_About this task_
Repeat precisely the span of lines below that opens with the line containing "# (ADDER_MAP_FILE empty)." and closes with the line containing "mte_add #(33, 1)", both included.
(Beginning of Provided data)
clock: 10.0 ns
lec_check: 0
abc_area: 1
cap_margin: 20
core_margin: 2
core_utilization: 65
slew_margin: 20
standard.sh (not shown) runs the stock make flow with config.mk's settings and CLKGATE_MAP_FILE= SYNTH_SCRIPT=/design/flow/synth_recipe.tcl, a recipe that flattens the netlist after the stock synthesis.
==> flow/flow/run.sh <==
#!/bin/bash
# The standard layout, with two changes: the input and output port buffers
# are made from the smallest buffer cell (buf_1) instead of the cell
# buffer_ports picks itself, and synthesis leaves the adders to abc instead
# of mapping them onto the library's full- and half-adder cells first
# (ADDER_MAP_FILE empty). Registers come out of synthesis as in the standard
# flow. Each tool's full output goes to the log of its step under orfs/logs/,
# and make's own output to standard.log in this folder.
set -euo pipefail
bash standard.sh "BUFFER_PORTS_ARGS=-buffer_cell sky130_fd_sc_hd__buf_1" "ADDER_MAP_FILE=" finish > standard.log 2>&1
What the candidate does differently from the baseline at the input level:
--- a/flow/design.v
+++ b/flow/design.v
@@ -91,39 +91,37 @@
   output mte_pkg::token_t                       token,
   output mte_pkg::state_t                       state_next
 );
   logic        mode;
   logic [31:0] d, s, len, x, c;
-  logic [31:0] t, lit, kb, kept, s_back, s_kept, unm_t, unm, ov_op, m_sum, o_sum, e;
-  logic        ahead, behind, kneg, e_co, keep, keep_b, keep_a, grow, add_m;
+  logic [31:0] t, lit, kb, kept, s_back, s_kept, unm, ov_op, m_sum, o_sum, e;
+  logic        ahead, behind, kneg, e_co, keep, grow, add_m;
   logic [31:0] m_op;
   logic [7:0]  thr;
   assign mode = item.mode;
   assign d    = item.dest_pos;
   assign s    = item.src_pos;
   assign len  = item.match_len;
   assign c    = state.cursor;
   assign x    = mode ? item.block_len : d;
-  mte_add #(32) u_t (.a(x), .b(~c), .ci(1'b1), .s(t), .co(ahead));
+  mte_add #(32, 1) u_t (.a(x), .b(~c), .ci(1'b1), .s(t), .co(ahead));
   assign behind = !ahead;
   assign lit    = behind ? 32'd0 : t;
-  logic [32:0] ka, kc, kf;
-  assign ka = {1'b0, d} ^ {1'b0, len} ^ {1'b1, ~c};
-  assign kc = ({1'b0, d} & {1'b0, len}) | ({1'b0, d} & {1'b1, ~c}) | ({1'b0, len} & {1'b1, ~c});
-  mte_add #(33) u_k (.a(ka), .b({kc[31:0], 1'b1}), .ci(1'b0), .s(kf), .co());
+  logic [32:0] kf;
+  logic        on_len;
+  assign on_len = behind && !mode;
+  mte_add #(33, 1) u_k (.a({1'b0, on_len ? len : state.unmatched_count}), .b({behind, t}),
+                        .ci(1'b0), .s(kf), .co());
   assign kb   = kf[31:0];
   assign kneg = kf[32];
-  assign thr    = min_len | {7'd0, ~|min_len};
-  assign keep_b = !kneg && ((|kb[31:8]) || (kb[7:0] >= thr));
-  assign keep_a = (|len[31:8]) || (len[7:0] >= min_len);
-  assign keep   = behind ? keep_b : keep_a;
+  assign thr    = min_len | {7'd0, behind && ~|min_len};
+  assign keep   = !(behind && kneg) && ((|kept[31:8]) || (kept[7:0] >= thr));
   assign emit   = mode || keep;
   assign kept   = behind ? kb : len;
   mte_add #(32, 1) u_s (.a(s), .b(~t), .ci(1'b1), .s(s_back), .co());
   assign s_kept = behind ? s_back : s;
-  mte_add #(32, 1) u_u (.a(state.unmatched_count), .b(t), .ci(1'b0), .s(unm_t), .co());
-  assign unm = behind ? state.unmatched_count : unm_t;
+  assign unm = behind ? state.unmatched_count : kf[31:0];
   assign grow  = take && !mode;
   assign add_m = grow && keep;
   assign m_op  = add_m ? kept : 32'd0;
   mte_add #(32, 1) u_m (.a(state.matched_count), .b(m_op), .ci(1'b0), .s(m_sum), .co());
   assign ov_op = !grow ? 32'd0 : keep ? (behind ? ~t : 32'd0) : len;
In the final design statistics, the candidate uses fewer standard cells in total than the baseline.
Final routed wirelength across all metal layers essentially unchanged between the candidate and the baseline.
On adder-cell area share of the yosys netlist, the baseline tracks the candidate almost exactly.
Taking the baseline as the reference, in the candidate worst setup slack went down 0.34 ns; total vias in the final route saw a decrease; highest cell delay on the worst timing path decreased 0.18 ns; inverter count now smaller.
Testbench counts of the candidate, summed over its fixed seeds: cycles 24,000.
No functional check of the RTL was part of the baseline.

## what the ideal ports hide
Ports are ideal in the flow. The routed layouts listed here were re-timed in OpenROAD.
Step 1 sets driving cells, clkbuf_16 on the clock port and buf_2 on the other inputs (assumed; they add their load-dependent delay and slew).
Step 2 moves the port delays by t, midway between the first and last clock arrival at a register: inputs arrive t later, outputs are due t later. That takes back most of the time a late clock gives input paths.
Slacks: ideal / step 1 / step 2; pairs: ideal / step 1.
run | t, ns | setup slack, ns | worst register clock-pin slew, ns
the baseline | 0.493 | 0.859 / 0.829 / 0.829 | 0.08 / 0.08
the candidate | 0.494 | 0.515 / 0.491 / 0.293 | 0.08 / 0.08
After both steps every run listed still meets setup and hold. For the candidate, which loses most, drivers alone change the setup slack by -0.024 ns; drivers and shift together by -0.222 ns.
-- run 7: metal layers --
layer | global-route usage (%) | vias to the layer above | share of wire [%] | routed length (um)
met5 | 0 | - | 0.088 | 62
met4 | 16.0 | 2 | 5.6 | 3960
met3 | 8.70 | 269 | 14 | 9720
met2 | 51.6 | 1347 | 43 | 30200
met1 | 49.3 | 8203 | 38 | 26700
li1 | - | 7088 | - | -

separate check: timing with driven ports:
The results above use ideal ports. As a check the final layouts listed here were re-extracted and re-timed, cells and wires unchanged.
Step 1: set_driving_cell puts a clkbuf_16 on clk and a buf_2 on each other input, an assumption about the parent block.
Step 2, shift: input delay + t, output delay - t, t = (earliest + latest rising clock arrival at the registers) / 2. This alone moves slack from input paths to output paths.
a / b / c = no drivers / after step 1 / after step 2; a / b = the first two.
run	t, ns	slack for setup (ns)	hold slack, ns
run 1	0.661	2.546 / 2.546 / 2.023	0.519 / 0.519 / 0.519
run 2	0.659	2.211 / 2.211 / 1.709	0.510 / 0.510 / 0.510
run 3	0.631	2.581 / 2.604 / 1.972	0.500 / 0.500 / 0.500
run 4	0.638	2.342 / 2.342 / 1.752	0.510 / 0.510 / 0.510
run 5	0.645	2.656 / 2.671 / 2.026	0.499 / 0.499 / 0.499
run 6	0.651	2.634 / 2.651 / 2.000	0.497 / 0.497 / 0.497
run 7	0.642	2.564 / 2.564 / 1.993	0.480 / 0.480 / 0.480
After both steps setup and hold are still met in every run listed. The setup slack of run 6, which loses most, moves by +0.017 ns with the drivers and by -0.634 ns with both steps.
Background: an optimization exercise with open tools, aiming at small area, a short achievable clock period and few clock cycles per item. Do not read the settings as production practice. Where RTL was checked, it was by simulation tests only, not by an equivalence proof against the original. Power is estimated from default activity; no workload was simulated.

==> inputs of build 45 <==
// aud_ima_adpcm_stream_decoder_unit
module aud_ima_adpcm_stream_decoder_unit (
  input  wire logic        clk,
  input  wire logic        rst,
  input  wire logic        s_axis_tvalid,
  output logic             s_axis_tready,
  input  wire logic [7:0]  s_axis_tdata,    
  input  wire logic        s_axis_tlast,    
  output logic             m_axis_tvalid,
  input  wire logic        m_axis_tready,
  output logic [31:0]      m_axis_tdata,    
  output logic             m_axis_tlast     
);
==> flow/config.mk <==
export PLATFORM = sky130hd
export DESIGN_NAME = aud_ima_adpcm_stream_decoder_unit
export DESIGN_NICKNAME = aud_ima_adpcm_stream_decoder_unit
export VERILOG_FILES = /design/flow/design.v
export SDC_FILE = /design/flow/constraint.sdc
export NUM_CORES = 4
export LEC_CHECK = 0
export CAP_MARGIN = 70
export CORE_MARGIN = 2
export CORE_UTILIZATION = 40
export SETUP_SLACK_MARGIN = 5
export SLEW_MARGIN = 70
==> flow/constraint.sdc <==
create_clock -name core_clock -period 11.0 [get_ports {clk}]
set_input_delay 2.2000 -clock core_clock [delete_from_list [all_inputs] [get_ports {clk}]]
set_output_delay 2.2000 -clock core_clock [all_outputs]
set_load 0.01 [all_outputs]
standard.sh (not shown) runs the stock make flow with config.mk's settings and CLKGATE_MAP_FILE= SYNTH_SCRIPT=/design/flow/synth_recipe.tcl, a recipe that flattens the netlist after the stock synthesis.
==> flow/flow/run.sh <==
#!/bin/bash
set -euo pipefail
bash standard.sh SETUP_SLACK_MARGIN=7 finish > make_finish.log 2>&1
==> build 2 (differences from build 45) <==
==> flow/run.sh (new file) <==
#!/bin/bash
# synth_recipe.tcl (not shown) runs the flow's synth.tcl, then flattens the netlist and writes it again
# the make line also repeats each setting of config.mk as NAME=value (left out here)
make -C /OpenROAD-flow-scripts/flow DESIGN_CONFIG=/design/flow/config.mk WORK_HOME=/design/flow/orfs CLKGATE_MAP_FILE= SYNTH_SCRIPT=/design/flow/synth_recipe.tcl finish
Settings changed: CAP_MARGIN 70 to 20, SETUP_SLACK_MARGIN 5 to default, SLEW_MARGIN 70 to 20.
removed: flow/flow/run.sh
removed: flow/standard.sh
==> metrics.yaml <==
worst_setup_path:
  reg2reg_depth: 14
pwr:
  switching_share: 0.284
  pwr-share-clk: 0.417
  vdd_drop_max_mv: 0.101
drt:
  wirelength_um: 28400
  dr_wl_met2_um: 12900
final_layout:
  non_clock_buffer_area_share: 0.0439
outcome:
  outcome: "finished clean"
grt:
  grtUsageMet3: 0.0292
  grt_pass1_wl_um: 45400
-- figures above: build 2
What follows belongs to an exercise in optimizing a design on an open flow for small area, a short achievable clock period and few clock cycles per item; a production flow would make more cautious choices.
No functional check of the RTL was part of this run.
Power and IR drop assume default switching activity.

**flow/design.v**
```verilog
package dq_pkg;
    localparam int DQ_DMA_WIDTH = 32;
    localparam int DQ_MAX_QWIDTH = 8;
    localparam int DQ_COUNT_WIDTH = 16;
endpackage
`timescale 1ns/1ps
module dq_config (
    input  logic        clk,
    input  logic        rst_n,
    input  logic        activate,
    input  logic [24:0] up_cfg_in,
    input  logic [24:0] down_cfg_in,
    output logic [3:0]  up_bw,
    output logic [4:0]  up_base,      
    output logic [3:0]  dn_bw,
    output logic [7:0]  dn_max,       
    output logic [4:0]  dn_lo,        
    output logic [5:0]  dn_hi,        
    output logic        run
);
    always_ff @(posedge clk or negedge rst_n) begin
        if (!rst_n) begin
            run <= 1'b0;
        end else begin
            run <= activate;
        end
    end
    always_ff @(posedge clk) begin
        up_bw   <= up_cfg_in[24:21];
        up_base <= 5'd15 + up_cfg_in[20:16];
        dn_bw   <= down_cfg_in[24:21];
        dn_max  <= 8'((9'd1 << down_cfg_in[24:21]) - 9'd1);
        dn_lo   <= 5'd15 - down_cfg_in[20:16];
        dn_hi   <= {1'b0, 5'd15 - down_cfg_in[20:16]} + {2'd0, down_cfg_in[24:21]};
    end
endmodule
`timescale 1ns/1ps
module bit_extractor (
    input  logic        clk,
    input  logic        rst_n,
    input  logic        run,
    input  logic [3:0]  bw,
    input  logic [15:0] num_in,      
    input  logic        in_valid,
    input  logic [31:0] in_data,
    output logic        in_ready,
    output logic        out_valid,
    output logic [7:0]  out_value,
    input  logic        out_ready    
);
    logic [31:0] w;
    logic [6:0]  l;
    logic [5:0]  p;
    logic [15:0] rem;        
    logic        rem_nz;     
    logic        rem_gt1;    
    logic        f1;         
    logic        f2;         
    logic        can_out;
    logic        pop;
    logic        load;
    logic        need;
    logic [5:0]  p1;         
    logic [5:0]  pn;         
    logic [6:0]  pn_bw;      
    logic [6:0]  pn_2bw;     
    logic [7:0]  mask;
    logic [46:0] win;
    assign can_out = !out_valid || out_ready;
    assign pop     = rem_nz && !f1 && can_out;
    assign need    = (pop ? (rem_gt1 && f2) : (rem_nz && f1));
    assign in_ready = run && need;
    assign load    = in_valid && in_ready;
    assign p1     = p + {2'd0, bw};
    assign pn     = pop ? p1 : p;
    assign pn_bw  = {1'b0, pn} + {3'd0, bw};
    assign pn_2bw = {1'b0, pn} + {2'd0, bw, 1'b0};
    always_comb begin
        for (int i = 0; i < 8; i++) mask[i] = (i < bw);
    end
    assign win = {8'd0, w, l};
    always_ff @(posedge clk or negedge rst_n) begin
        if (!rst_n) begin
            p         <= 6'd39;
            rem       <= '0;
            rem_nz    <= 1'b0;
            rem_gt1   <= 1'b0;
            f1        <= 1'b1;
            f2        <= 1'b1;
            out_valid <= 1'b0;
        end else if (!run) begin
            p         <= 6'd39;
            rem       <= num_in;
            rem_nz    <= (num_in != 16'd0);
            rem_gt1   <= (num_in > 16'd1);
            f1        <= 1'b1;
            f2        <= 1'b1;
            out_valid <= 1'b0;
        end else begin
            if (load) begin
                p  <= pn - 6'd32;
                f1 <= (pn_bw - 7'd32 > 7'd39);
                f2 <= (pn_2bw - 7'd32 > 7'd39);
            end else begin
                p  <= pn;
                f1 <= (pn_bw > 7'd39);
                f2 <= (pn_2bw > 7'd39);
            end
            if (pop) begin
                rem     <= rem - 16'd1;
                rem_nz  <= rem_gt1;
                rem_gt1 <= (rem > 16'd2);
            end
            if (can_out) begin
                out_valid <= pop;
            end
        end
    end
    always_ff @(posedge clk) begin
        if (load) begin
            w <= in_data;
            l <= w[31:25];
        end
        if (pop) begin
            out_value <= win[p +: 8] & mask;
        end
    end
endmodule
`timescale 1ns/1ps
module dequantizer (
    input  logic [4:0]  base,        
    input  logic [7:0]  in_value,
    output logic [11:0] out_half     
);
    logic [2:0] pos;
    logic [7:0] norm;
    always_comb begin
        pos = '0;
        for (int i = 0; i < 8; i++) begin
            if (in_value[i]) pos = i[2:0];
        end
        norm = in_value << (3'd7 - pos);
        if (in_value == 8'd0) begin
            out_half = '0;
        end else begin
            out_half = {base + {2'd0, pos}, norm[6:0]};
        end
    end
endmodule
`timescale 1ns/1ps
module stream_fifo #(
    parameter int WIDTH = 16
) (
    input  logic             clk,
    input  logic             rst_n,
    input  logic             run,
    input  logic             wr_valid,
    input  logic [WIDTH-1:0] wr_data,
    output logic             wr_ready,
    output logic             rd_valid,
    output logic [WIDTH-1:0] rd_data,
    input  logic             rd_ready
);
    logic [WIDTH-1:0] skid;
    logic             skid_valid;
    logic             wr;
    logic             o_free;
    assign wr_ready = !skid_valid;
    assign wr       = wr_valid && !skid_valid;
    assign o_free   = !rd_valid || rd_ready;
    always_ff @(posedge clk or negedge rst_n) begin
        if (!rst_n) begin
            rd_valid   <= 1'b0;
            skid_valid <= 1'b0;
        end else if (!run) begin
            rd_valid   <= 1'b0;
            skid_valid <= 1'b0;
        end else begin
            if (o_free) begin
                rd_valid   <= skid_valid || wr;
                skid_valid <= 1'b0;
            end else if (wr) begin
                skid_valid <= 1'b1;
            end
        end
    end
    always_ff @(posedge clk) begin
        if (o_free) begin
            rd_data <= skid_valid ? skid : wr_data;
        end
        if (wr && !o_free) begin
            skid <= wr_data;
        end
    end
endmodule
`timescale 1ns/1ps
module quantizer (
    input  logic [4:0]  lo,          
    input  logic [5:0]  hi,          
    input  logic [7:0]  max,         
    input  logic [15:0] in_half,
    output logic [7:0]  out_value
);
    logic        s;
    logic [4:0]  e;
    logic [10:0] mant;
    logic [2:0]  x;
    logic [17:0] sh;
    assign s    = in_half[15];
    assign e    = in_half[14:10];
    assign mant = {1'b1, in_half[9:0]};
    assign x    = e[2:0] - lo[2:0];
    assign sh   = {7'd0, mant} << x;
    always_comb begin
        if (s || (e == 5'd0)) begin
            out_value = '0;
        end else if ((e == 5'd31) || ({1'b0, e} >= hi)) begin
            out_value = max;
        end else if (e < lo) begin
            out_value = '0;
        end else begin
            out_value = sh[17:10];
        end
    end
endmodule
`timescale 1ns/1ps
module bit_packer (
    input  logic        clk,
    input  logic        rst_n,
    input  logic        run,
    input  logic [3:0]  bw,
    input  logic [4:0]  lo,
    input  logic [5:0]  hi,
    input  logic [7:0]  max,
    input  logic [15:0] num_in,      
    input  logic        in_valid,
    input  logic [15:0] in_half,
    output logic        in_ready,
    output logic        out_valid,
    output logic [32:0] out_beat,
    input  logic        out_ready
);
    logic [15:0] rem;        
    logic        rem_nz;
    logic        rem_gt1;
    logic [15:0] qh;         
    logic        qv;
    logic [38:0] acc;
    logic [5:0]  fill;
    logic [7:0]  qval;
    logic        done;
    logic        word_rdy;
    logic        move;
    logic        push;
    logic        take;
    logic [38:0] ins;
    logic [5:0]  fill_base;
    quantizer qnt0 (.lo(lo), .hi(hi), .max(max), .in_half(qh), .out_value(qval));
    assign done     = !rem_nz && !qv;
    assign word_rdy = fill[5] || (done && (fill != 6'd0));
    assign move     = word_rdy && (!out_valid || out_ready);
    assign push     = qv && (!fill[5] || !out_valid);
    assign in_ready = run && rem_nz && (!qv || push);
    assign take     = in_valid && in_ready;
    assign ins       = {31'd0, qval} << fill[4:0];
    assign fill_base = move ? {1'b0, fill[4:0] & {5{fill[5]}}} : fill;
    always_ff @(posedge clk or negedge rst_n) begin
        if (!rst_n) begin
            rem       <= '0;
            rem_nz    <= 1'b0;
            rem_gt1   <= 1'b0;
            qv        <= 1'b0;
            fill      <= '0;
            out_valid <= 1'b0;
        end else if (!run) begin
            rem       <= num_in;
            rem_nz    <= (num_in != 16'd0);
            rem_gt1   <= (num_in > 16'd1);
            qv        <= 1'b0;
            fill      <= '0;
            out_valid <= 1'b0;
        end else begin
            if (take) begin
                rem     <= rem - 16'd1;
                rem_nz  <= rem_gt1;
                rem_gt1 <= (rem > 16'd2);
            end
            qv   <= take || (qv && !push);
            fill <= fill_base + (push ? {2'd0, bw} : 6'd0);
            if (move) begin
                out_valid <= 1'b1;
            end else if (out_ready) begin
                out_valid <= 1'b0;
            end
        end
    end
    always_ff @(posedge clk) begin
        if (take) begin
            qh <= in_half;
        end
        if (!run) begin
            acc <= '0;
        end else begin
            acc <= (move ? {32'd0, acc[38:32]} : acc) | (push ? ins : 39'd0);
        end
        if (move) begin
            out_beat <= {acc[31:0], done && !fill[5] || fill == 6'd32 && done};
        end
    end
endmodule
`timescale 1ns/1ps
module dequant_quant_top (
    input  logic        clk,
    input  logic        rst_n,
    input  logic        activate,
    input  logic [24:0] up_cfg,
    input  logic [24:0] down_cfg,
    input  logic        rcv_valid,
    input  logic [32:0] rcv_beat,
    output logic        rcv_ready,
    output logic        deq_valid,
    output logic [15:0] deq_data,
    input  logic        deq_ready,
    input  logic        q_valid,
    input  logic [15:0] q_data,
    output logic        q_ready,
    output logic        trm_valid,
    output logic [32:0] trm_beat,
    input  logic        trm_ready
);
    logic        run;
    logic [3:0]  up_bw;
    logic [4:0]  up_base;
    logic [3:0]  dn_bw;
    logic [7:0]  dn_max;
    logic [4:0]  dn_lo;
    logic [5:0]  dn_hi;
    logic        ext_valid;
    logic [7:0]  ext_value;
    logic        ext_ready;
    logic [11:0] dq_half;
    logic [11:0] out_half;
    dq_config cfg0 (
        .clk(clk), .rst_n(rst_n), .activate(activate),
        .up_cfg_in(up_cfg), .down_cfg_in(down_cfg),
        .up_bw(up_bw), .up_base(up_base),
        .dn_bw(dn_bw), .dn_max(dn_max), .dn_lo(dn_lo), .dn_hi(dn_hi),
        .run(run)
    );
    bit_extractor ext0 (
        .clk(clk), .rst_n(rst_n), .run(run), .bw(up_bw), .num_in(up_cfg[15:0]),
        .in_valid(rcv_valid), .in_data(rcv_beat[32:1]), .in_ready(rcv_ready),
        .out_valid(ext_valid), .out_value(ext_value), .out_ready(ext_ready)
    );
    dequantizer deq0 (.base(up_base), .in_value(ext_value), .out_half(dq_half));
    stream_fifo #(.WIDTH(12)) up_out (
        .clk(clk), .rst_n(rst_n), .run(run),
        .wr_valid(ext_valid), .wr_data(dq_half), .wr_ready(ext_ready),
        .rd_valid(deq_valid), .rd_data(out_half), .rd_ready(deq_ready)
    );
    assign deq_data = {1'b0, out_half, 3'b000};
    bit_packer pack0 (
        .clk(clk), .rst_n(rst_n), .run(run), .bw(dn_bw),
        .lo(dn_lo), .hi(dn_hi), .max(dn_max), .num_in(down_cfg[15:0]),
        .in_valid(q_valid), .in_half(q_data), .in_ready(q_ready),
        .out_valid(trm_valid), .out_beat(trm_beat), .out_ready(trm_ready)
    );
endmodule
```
(End of Provided data)
_Completed task_
# (ADDER_MAP_FILE empty). Registers come out of synthesis as in the standard
# flow. Each tool's full output goes to the log of its step under orfs/logs/,
# and make's own output to standard.log in this folder.
set -euo pipefail
bash standard.sh "BUFFER_PORTS_ARGS=-buffer_cell sky130_fd_sc_hd__buf_1" "ADDER_MAP_FILE=" finish > standard.log 2>&1
What the candidate does differently from the baseline at the input level:
--- a/flow/design.v
+++ b/flow/design.v
@@ -91,39 +91,37 @@
   output mte_pkg::token_t                       token,
   output mte_pkg::state_t                       state_next
 );
   logic        mode;
   logic [31:0] d, s, len, x, c;
-  logic [31:0] t, lit, kb, kept, s_back, s_kept, unm_t, unm, ov_op, m_sum, o_sum, e;
-  logic        ahead, behind, kneg, e_co, keep, keep_b, keep_a, grow, add_m;
+  logic [31:0] t, lit, kb, kept, s_back, s_kept, unm, ov_op, m_sum, o_sum, e;
+  logic        ahead, behind, kneg, e_co, keep, grow, add_m;
   logic [31:0] m_op;
   logic [7:0]  thr;
   assign mode = item.mode;
   assign d    = item.dest_pos;
   assign s    = item.src_pos;
   assign len  = item.match_len;
   assign c    = state.cursor;
   assign x    = mode ? item.block_len : d;
-  mte_add #(32) u_t (.a(x), .b(~c), .ci(1'b1), .s(t), .co(ahead));
+  mte_add #(32, 1) u_t (.a(x), .b(~c), .ci(1'b1), .s(t), .co(ahead));
   assign behind = !ahead;
   assign lit    = behind ? 32'd0 : t;
-  logic [32:0] ka, kc, kf;
-  assign ka = {1'b0, d} ^ {1'b0, len} ^ {1'b1, ~c};
-  assign kc = ({1'b0, d} & {1'b0, len}) | ({1'b0, d} & {1'b1, ~c}) | ({1'b0, len} & {1'b1, ~c});
-  mte_add #(33) u_k (.a(ka), .b({kc[31:0], 1'b1}), .ci(1'b0), .s(kf), .co());
+  logic [32:0] kf;
+  logic        on_len;
+  assign on_len = behind && !mode;
+  mte_add #(33, 1) u_k (.a({1'b0, on_len ? len : state.unmatched_count}), .b({behind, t}),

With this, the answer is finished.